Рейх шел ко дну, и это ощущалось не только в тесном, вызывавшем чувство клаустрофобии берлинском бункере Гитлера, но и в холодных водах Северной Атлантики, где бесцельно плавали малые подводные лодки с втиснутыми в них молодыми моряками, накачанными сильнодействующими наркотиками, испытанными на заключенных концлагеря. Адмирал Гельмут Хейе, ответственный за проведение этих операций, сообщал 3 апреля 1945 года в радиограмме, отправленной в 14:48: «Получаемые донесения свидетельствуют о том, что боевая группа сделала все возможное для того, чтобы выполнить поставленную перед ней задачу. Несмотря на сложное положение на фронтах и всевозможные слухи, мы продвигаемся вперед. Это еще одно доказательство того, что всегда можно найти путь, если фюрер и войска вырезаны из дерева. Даже если не удается добиться непосредственного успеха, остается доблесть, и мы гордимся этим»[457].

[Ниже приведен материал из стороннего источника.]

==> config.mk <==
export PLATFORM = sky130hd
export DESIGN_NAME = rsd_div
export DESIGN_NICKNAME = d
export VERILOG_FILES = /design/src/hdl/rsd_div.sv
export SDC_FILE = /design/constraint.sdc
export NUM_CORES = 2
export LEC_CHECK = 0
export BUFFER_PORTS_ARGS = -buffer_cell sky130_fd_sc_hd__buf_2
export CAP_MARGIN = 20
export CORE_MARGIN = 4
export CORE_UTILIZATION = 59
export CTS_CLUSTER_SIZE = 28
export DETAILED_ROUTE_END_ITERATION = 10
export GPL_TIMING_DRIVEN = 0
export HOLD_SLACK_MARGIN = 0.03
export PLACE_DENSITY = 0.75
export SLEW_MARGIN = 25
export SYNTH_ARGS = -nofsm -noshare
export SYNTH_HDL_FRONTEND = slang
export SYNTH_SLANG_ARGS = --single-unit
export TNS_END_PERCENT = 100
==> constraint.sdc <==
create_clock -name clock -period 4.6 [get_ports clock]
set_input_delay 0.69 -clock clock [delete_from_list [all_inputs] [get_ports clock]]
set_output_delay 0.69 -clock clock [all_outputs]
set_load 0.01 [all_outputs]
--- src/hdl/rsd_pkg.sv ---
`default_nettype none
package rsd_pkg;

   localparam int SAMPLE_BITS_DEF = 16;
   localparam int FRAC_BITS_DEF   = 15;

   localparam int CFG_W    = 15;
   localparam int CSR_IDX_W = 2;
   localparam int OUT_W    = 16;

   localparam logic [CSR_IDX_W-1:0] REG_FULL_SCALE  = 2'd0;
   localparam logic [CSR_IDX_W-1:0] REG_DEAD_RADIUS = 2'd1;

   localparam logic [CFG_W-1:0] FULL_SCALE_RST  = 15'd32767;
   localparam logic [CFG_W-1:0] DEAD_RADIUS_RST = 15'd7849;

   localparam logic [OUT_W:0] POS_LIMIT = 17'd32767;
   localparam logic [OUT_W:0] NEG_LIMIT = 17'd32768;

   typedef struct packed {
      logic x_neg;
      logic y_neg;
      logic dead;
      logic zero;
   } flags_type;

endpackage
`default_nettype wire

--- src/hdl/rsd_sqrt.sv ---
`default_nettype none
// pipelined integer square root, one root bit per stage
module rsd_sqrt #(
   parameter int S = rsd_pkg::SAMPLE_BITS_DEF
) (
   input  wire logic           clock,
   input  wire logic           en,
   input  wire logic [2*S-1:0] n,
   output logic      [S-1:0]   root
);
   localparam int RW = S + 2;

   logic [RW-1:0]  rem_ff  [S];
   logic [S-1:0]   root_ff [S];
   logic [2*S-1:0] n_ff    [S];

   for (genvar k = 0; k < S; k++) begin : g_stage
      logic [RW-1:0]  rem_p;
      logic [S-1:0]   root_p;
      logic [2*S-1:0] n_p;
      logic [RW+1:0]  shifted;
      logic [RW+1:0]  trial;
      logic           ge;
      logic [RW-1:0]  rem_in;
      logic [S-1:0]   root_in;
      logic [2*S-1:0] n_in;

      if (k == 0) begin : g_first
         assign rem_p  = '0;
         assign root_p = '0;
         assign n_p    = n;
      end else begin : g_next
         assign rem_p  = rem_ff[k-1];
         assign root_p = root_ff[k-1];
         assign n_p    = n_ff[k-1];
      end

      always_comb begin
         shifted = {rem_p, n_p[2*S-1:2*S-2]};
         trial   = (RW+2)'({root_p, 2'b01});
         ge      = shifted >= trial;
         rem_in  = ge ? RW'(shifted - trial) : RW'(shifted);
         root_in = {root_p[S-2:0], ge};
         n_in    = {n_p[2*S-3:0], 2'b00};
      end

      always_ff @(posedge clock) begin
         if (en) begin
            rem_ff[k]  <= rem_in;
            root_ff[k] <= root_in;
            n_ff[k]    <= n_in;
         end
      end
   end

   assign root = root_ff[S-1];
endmodule
`default_nettype wire
**config.mk**
```make
export PLATFORM = sky130hd
export DESIGN_NAME = superfasthash_bucket_index_flat
export DESIGN_NICKNAME = d
export VERILOG_FILES = /design/src/design/sfh_pkg.sv /design/src/design/sfh_req_if.sv /design/src/design/sfh_rsp_if.sv /design/src/design/sfh_step_alu.sv /design/src/design/sfh_divider.sv /design/src/design/superfasthash_bucket_index.sv /design/src/flat_wrapper.sv
export VERILOG_INCLUDE_DIRS = /design/src /design/src/design
export SDC_FILE = /design/constraint.sdc
export NUM_CORES = 1
export LEC_CHECK = 0
export BUFFER_PORTS_ARGS = -buffer_cell sky130_fd_sc_hd__buf_2
export CAP_MARGIN = 5
export CORE_MARGIN = 3
export CORE_UTILIZATION = 35
export CTS_BUF_LIST = sky130_fd_sc_hd__clkbuf_8
export CTS_CLUSTER_DIAMETER = 100
export DETAILED_ROUTE_END_ITERATION = 16
export GPL_TIMING_DRIVEN = 1
export PLACE_DENSITY_LB_ADDON = 0.3
export SLEW_MARGIN = 20
export SYNTH_ARGS = -nofsm -noshare
export SYNTH_HDL_FRONTEND = slang
export SYNTH_SLANG_ARGS = --single-unit
```
**constraint.sdc**
```tcl
create_clock -name clock -period 5.6 [get_ports clock]
set_clock_uncertainty 0.15 [all_clocks]
set_input_delay 0.84 -clock clock [delete_from_list [all_inputs] [get_ports clock]]
set_output_delay 0.84 -clock clock [all_outputs]
set_load 0.01 [all_outputs]
```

Фюрер и его деревянные солдаты? Весьма удачная метафора, с учетом действия на организм принимаемых тем и другими веществ. Утверждение Хейе, будто подводники с энтузиазмом садятся в свои обреченные на гибель лодки, отдает откровенным цинизмом. Эти люди, которых в принудительном порядке посылали на верную смерть, явно больше не желали принадлежать к «боевой элите». Последние остававшиеся у них резервы можно было высвободить только фармакологическими средствами.

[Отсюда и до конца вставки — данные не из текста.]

--- src/sv/tdfs_pkg.sv ---
// ----------------------------------------------------------------------------
// tdfs_pkg
// Shared types, constants and helpers for the tube digit fade sequencer.
// ----------------------------------------------------------------------------
package tdfs_pkg;

    // tube counts: TUBE_COUNT tubes in the engine, IO_TUBES digits on the ports
    localparam int TUBE_COUNT = 6;
    localparam int IO_TUBES   = 6;

    localparam int DIGIT_W = 4;
    localparam int LEVEL_W = 8;

    typedef logic [DIGIT_W-1:0] digit_t;
    typedef logic [LEVEL_W-1:0] level_t;
    typedef logic [1:0]         mode_t;

    localparam level_t FULL_LEVEL      = '1;
    localparam level_t FADE_STEP_RESET = level_t'(15);

    // item kinds
    localparam mode_t MODE_DIGITS  = 2'd0;
    localparam mode_t MODE_TICK    = 2'd1;
    localparam mode_t MODE_RESTART = 2'd2;

    // configuration register indexes
    typedef logic [0:0] cfg_index_t;
    localparam cfg_index_t CFG_FADE_ENABLE = 1'b0;
    localparam cfg_index_t CFG_FADE_STEP   = 1'b1;
    localparam int CFG_DATA_W = LEVEL_W;

    // input transaction
    typedef struct packed {
        mode_t  mode;
        digit_t new_0;
        digit_t new_1;
        digit_t new_2;
        digit_t new_3;
        digit_t new_4;
        digit_t new_5;
    } tdfs_in_t;

    // result transaction
    typedef struct packed {
        digit_t shown_0;
        digit_t shown_1;
        digit_t shown_2;
        digit_t shown_3;
        digit_t shown_4;
        digit_t shown_5;
        level_t level_0;
        level_t level_1;
        level_t level_2;
        level_t level_3;
        level_t level_4;
        level_t level_5;
    } tdfs_out_t;

    // per-tube update commands, applied in priority settle, take_instant, take_fade, tick
    typedef struct packed {
        logic   settle;
        logic   take_instant;
        logic   take_fade;
        logic   tick;
        level_t step;
    } tdfs_ctl_t;

    // digit of tube idx from an input transaction, 0 for tubes with no field
    function automatic digit_t in_digit(tdfs_in_t item, int idx);
        digit_t d;
        case (idx)
            0:       d = item.new_0;
            1:       d = item.new_1;
            2:       d = item.new_2;
            3:       d = item.new_3;
            4:       d = item.new_4;
            5:       d = item.new_5;
            default: d = '0;
        endcase
        return d;
    endfunction

endpackage

--- src/sv/tdfs_tube.sv ---
// ----------------------------------------------------------------------------
// tdfs_tube
// State of one tube: shown, previous and pending digits, fade phase, level.
// ----------------------------------------------------------------------------
module tdfs_tube
    import tdfs_pkg::*;
(
    input  logic      aclk,
    input  logic      aresetn,
    input  tdfs_ctl_t ctl,
    input  digit_t    incoming,
    output digit_t    shown,
    output level_t    level
);

    typedef enum logic [1:0] {
        PH_STABLE = 2'd0,
        PH_OUT    = 2'd1,
        PH_IN     = 2'd2
    } phase_t;

    phase_t phase_reg,    phase_next;
    level_t level_reg,    level_next;
    digit_t shown_reg,    shown_next;
    digit_t previous_reg, previous_next;
    digit_t pending_reg,  pending_next;

    // next state for the highest-priority active command
    always_comb begin
        phase_next    = phase_reg;
        level_next    = level_reg;
        shown_next    = shown_reg;
        previous_next = previous_reg;
        pending_next  = pending_reg;
        if (ctl.settle) begin
            phase_next   = PH_STABLE;
            level_next   = FULL_LEVEL;
            pending_next = '0;
        end else if (ctl.take_instant) begin
            shown_next    = incoming;
            previous_next = incoming;
        end else if (ctl.take_fade) begin
            previous_next = incoming;
            if (incoming != previous_reg) begin
                pending_next = incoming;
                if (phase_reg == PH_STABLE) begin
                    phase_next = PH_OUT;
                end
            end
        end else if (ctl.tick) begin
            case (phase_reg)
                PH_OUT: begin
                    if (level_reg <= ctl.step) begin
                        level_next = '0;
                        shown_next = pending_reg;
                        phase_next = PH_IN;
                    end else begin
                        level_next = level_reg - ctl.step;
                    end
                end
                PH_IN: begin
                    if (level_reg >= FULL_LEVEL - ctl.step) begin
                        level_next = FULL_LEVEL;
                        phase_next = PH_STABLE;
                    end else begin
                        level_next = level_reg + ctl.step;
                    end
                end
                default: begin
                    phase_next = phase_reg;
                end
            endcase
        end
    end

    // tube state
    always_ff @(posedge aclk) begin
        if (!aresetn) begin
            phase_reg    <= PH_STABLE;
            level_reg    <= FULL_LEVEL;
            shown_reg    <= '0;
            previous_reg <= '0;
            pending_reg  <= '0;
        end else begin
            phase_reg    <= phase_next;
            level_reg    <= level_next;
            shown_reg    <= shown_next;
            previous_reg <= previous_next;
            pending_reg  <= pending_next;
        end
    end

    assign shown = shown_reg;
    assign level = level_reg;

endmodule

--- src/sv/tube_digit_fade_sequencer.sv ---
// ----------------------------------------------------------------------------
// tube_digit_fade_sequencer
// Six-tube digit cross-fade engine: new digits, frame ticks and restarts.
// ----------------------------------------------------------------------------
// path from input transaction to result valid: input register, then tube state
//   update, whose registers drive the result directly
// throughput: one transaction per cycle while the result side keeps up
// reset: aresetn synchronous active low; tubes stable at level 255, digits 0,
//   fading off, fade step 15, no previous digits
module tube_digit_fade_sequencer
    import tdfs_pkg::*;
(
    input  logic                  aclk,
    input  logic                  aresetn,
    input  logic                  s_valid,
    output logic                  s_ready,
    input  tdfs_in_t              s_data,
    output logic                  m_valid,
    input  logic                  m_ready,
    output tdfs_out_t             m_data,
    input  logic                  cfg_we,
    input  cfg_index_t            cfg_index,
    input  logic [CFG_DATA_W-1:0] cfg_data
);

    logic      in_valid_reg;
    tdfs_in_t  in_data_reg;
    logic      m_valid_reg;
    logic      fade_enable_reg;
    level_t    fade_step_reg;
    logic      previous_valid_reg;
    logic      advance;
    tdfs_ctl_t ctl;
    digit_t    shown_arr [IO_TUBES];
    level_t    level_arr [IO_TUBES];

    // the held transaction updates the tubes once the result slot is free
    assign advance = in_valid_reg && (!m_valid_reg || m_ready);
    assign s_ready = !in_valid_reg || advance;

    // input register
    always_ff @(posedge aclk) begin
        if (!aresetn) begin
            in_valid_reg <= 1'b0;
        end else if (s_ready) begin
            in_valid_reg <= s_valid;
        end
        if (s_ready && s_valid) begin
            in_data_reg <= s_data;
        end
    end

    // result valid, the tube state itself is the result payload
    always_ff @(posedge aclk) begin
        if (!aresetn) begin
            m_valid_reg <= 1'b0;
        end else if (advance) begin
            m_valid_reg <= 1'b1;
        end else if (m_ready) begin
            m_valid_reg <= 1'b0;
        end
    end

    // configuration and previous-digits flag
    always_ff @(posedge aclk) begin
        if (!aresetn) begin
            fade_enable_reg    <= 1'b0;
            fade_step_reg      <= FADE_STEP_RESET;
            previous_valid_reg <= 1'b0;
        end else begin
            if (cfg_we) begin
                unique case (cfg_index)
                    CFG_FADE_ENABLE: fade_enable_reg <= cfg_data[0];
                    CFG_FADE_STEP:   fade_step_reg   <= cfg_data[LEVEL_W-1:0];
                    default:         fade_step_reg   <= fade_step_reg;
                endcase
            end
            if (advance && in_data_reg.mode == MODE_DIGITS) begin
                previous_valid_reg <= 1'b1;
            end else if (advance && in_data_reg.mode == MODE_RESTART) begin
                previous_valid_reg <= 1'b0;
            end
        end
    end

    // tube commands
    always_comb begin
        ctl.settle       = (cfg_we && cfg_index == CFG_FADE_ENABLE && !cfg_data[0])
                           || (advance && in_data_reg.mode == MODE_RESTART);
        ctl.take_instant = advance && in_data_reg.mode == MODE_DIGITS
                           && (!fade_enable_reg || !previous_valid_reg);
        ctl.take_fade    = advance && in_data_reg.mode == MODE_DIGITS
                           && fade_enable_reg && previous_valid_reg;
        ctl.tick         = advance && in_data_reg.mode == MODE_TICK && fade_enable_reg;
        ctl.step         = fade_step_reg;
    end

    // tube array
    generate
        for (genvar i = 0; i < TUBE_COUNT; i++) begin : g_tube
            digit_t t_shown;
            level_t t_level;
            tdfs_tube u_tube (
                .aclk     (aclk),
                .aresetn  (aresetn),
                .ctl      (ctl),
                .incoming (in_digit(in_data_reg, i)),
                .shown    (t_shown),
                .level    (t_level)
            );
            if (i < IO_TUBES) begin : g_io
                assign shown_arr[i] = t_shown;
                assign level_arr[i] = t_level;
            end
        end
        for (genvar j = TUBE_COUNT; j < IO_TUBES; j++) begin : g_absent
            assign shown_arr[j] = '0;
            assign level_arr[j] = FULL_LEVEL;
        end
    endgenerate

    // result payload
    assign m_valid         = m_valid_reg;
    assign m_data.shown_0  = shown_arr[0];
    assign m_data.shown_1  = shown_arr[1];
    assign m_data.shown_2  = shown_arr[2];
    assign m_data.shown_3  = shown_arr[3];
    assign m_data.shown_4  = shown_arr[4];
    assign m_data.shown_5  = shown_arr[5];
    assign m_data.level_0  = level_arr[0];
    assign m_data.level_1  = level_arr[1];
    assign m_data.level_2  = level_arr[2];
    assign m_data.level_3  = level_arr[3];
    assign m_data.level_4  = level_arr[4];
    assign m_data.level_5  = level_arr[5];

endmodule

Гельмут Хейе остался жив. После войны он не утратил связь с армией и в 1961 году был назначен уполномоченным по обороне при возглавляемом ХДС федеральном правительстве канцлера Аденауэра. Его моряки по сей день лежат в своих стальных гробах на морском дне.

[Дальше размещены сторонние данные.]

File: config.mk
export PLATFORM = sky130hd
export DESIGN_NAME = float32_to_half_quantizer
export DESIGN_NICKNAME = d
export VERILOG_FILES = /design/src/hw/rtl/hq_pkg.sv /design/src/hw/rtl/float32_to_half_quantizer.sv /design/src/hw/rtl/hq_encode.sv /design/src/hw/rtl/hq_decode.sv
export SDC_FILE = /design/constraint.sdc
export NUM_CORES = 1
export LEC_CHECK = 0
export BUFFER_PORTS_ARGS = -buffer_cell sky130_fd_sc_hd__buf_2
export CORE_MARGIN = 2
export CORE_UTILIZATION = 60
export DETAILED_ROUTE_END_ITERATION = 7
export PLACE_DENSITY = 0.83
export RECOVER_POWER = 50
export SYNTH_ARGS = -nofsm -noshare
export SYNTH_HDL_FRONTEND = slang
export SYNTH_SLANG_ARGS = --single-unit
File: constraint.sdc
create_clock -name clk_i -period 21.2 [get_ports clk_i]
set_input_delay 6.36 -clock clk_i [delete_from_list [all_inputs] [get_ports clk_i]]
set_output_delay 6.36 -clock clk_i [all_outputs]
set_load 0.02 [all_outputs]
File: src/hw/rtl/hq_pkg.sv
package hq_pkg;

  localparam int unsigned InWidth      = 32;
  localparam int unsigned StatusWidth  = 2;
  localparam int unsigned HalfWidth    = 15;
  localparam int unsigned DecodedWidth = 31;

  localparam logic [StatusWidth-1:0] StatusOk       = 2'd0;
  localparam logic [StatusWidth-1:0] StatusNotFinite = 2'd1;
  localparam logic [StatusWidth-1:0] StatusRange    = 2'd2;
  localparam logic [StatusWidth-1:0] StatusOverflow = 2'd3;

  localparam logic [7:0]  ExpAllOnes    = 8'hff;
  localparam logic [7:0]  ExpHalfMin    = 8'd113;  // binary32 exponent of 2^-14
  localparam logic [7:0]  ExpBiasDelta  = 8'd112;  // 127 - 15
  localparam logic [7:0]  SubShiftBase  = 8'd126;  // 13 + 113
  localparam logic [30:0] MaxFiniteBits = 31'h477fe000;
  localparam logic [4:0]  HalfExpMax    = 5'h1f;

  typedef struct packed {
    logic [StatusWidth-1:0] status;
    logic [HalfWidth-1:0]   half_bits;
  } hq_enc_t;

endpackage
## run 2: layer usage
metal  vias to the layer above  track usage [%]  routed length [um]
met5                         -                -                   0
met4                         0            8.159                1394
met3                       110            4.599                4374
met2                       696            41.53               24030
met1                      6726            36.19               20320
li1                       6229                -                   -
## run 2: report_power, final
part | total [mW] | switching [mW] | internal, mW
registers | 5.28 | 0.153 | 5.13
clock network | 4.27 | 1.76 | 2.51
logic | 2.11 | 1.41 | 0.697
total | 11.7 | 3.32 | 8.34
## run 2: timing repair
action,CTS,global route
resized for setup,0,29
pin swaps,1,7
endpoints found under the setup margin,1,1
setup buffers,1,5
$ cat src/hw/rtl/double_ended_queue.sv
// double_ended_queue: bounded deque built as a chain of deq_cell stages,
// with command decode, mode register and result registers; uses deq_pkg
`timescale 1ns / 1ps
//
// channel   direction  handshake            payload
// command   in         start & !busy        command, value
// config    in         cfg_we               cfg_data
// result    out        strobe (one cycle)   status, element, last
//
// push, pop and rejected commands are carried out when accepted; the result follows on
// the next cycle and a new item may be started right away.
// list walks the chain by rotating it one cell per cycle: busy stays high
// while the stored elements are read out, one result each, the last with last set.
// rst is synchronous and clears the valid bits, tail marks and mode.
// the receiver cannot stall; results are never held.

module double_ended_queue
  import deq_pkg::*;
#(
  parameter int unsigned DEPTH = 16
) (
  input  logic                clk,
  input  logic                rst,
  input  logic                start,
  output logic                busy,
  input  logic [CMD_W-1:0]    command,
  input  logic signed [31:0]  value,
  input  logic                cfg_we,
  input  logic [MODE_W-1:0]   cfg_data,
  output logic                strobe,
  output logic [STAT_W-1:0]   status,
  output logic signed [31:0]  element,
  output logic                last
);

  logic [MODE_W-1:0] mode;
  logic              listing;

  data_t      cell_data  [DEPTH];
  logic [DEPTH-1:0] cell_valid;
  logic [DEPTH-1:0] cell_mark;
  logic [DEPTH-1:0] cell_tail;
  cell_ctl_t  ctl;

  logic  accept;
  logic  denied;
  logic  empty;
  logic  full;
  logic  ok_cmd;
  data_t tail_data;

  assign busy   = listing;
  assign accept = start && !busy;
  assign empty  = !cell_valid[0];
  assign full   = cell_valid[DEPTH-1];

  assign denied = (command > CMD_LIST)
               || (mode == MODE_IN_LIMITED && command == CMD_PUSH_REAR)
               || (mode == MODE_OUT_LIMITED && command == CMD_POP_FRONT);
  assign ok_cmd = accept && !denied;

  always_comb begin
    ctl            = '0;
    ctl.push_front = ok_cmd && command == CMD_PUSH_FRONT && !full;
    ctl.push_rear  = ok_cmd && command == CMD_PUSH_REAR && !full;
    ctl.pop_front  = ok_cmd && command == CMD_POP_FRONT && !empty;
    ctl.pop_rear   = ok_cmd && command == CMD_POP_REAR && !empty;
    ctl.list_start = ok_cmd && command == CMD_LIST && !empty;
    ctl.rotate     = listing;
  end

  // one-hot select of the rear element
  always_comb begin
    tail_data = '0;
    for (int i = 0; i < int'(DEPTH); i++) begin
      tail_data = tail_data | (cell_data[i] & {DATA_W{cell_tail[i]}});
    end
  end

  for (genvar g = 0; g < DEPTH; g++) begin : g_cell
    data_t l_data;
    logic  l_valid;
    data_t r_data;
    logic  r_valid;
    logic  r_mark;

    if (g == 0) begin : g_first
      assign l_data  = value;
      assign l_valid = 1'b1;
    end else begin : g_inner_l
      assign l_data  = cell_data[g-1];
      assign l_valid = cell_valid[g-1];
    end

    if (g == DEPTH - 1) begin : g_final
      assign r_data  = '0;
      assign r_valid = 1'b0;
      assign r_mark  = 1'b0;
    end else begin : g_inner_r
      assign r_data  = cell_data[g+1];
      assign r_valid = cell_valid[g+1];
      assign r_mark  = cell_mark[g+1];
    end

    deq_cell u_cell (
      .clk         (clk),
      .rst         (rst),
      .ctl         (ctl),
      .value       (value),
      .left_data   (l_data),
      .left_valid  (l_valid),
      .right_data  (r_data),
      .right_valid (r_valid),
      .right_mark  (r_mark),
      .head_data   (cell_data[0]),
      .head_mark   (cell_mark[0]),
      .data        (cell_data[g]),
      .valid       (cell_valid[g]),
      .mark        (cell_mark[g]),
      .is_tail     (cell_tail[g])
    );
  end

  always_ff @(posedge clk) begin
    if (rst) begin
      mode    <= MODE_FREE;
      listing <= 1'b0;
      strobe  <= 1'b0;
    end else begin
      if (cfg_we) begin
        mode <= cfg_data;
      end
      strobe <= 1'b0;
      if (listing) begin
        strobe  <= 1'b1;
        status  <= ST_OK;
        element <= cell_data[0];
        last    <= cell_mark[0];
        if (cell_mark[0]) begin
          listing <= 1'b0;
        end
      end else if (accept) begin
        strobe  <= 1'b1;
        status  <= ST_OK;
        element <= '0;
        last    <= 1'b1;
        if (denied) begin
          status <= ST_DENIED;
        end else begin
          case (command)
            CMD_PUSH_FRONT, CMD_PUSH_REAR: begin
              if (full) begin
                status <= ST_FULL;
              end
            end
            CMD_POP_FRONT: begin
              if (empty) begin
                status <= ST_EMPTY;
              end else begin
                element <= cell_data[0];
              end
            end
            CMD_POP_REAR: begin
              if (empty) begin
                status <= ST_EMPTY;
              end else begin
                element <= tail_data;
              end
            end
            CMD_LIST: begin
              if (empty) begin
                status <= ST_EMPTY;
              end else begin
                strobe  <= 1'b0;
                listing <= 1'b1;
              end
            end
            default: begin
              status <= ST_DENIED;
            end
          endcase
        end
      end
    end
  end

`ifndef SYNTH
  // occupied cells always form a run starting at the head
  assert property (@(posedge clk) disable iff (rst)
    ((cell_valid & (cell_valid + 1'b1)) == '0))
    else $error("valid bits not contiguous");

  // exactly one tail mark travels around the chain while listing
  assert property (@(posedge clk) disable iff (rst)
    listing |-> $onehot(cell_mark))
    else $error("tail mark lost while listing");

  // rotation never changes occupancy
  assert property (@(posedge clk) disable iff (rst)
    listing |=> $stable(cell_valid))
    else $error("occupancy changed during list");

  // a result only follows an accepted item or a list step
  assert property (@(posedge clk) disable iff (rst)
    strobe |-> $past(accept || listing))
    else $error("result without cause");
`endif

endmodule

Американцы, к которым гауптштурмфюрер СС доктор Курт Плётнер попал в плен, описали его следующим образом: «Крепкого телосложения, круглая голова, светлые волосы, голубые глаза, очки в роговой оправе, полные, гладко выбритые щеки, на левом виске шрам от резаной раны, флегматический тип»[458]. Являясь руководителем отдела Института военно-научных прикладных исследований, он начиная с зимы 1944 года изучал «химические методы подавления воли», проводя эксперименты на заключенных концлагеря Дахау, расположенного неподалеку от Мюнхена[459]. Эти методы основывались на осуществлявшихся доктором Бруно Вебером, руководителем гигиеническо-бактериологической исследовательской лаборатории в лагере смерти Освенцим, экспериментах с барбитуратами, дериватами морфия и мескалином. Поводом к проведению этих экспериментов стали проблемы, с которыми столкнулось гестапо при проведении допросов захваченных в плен бойцов польского Сопротивления, от которых никак не удавалось получить нужную информацию[460]. В отличие от эпопеи в Заксенхаузене, где предметом исследования была выносливость, в Освенциме изучали возможности промывания мозгов и контроля над сознанием.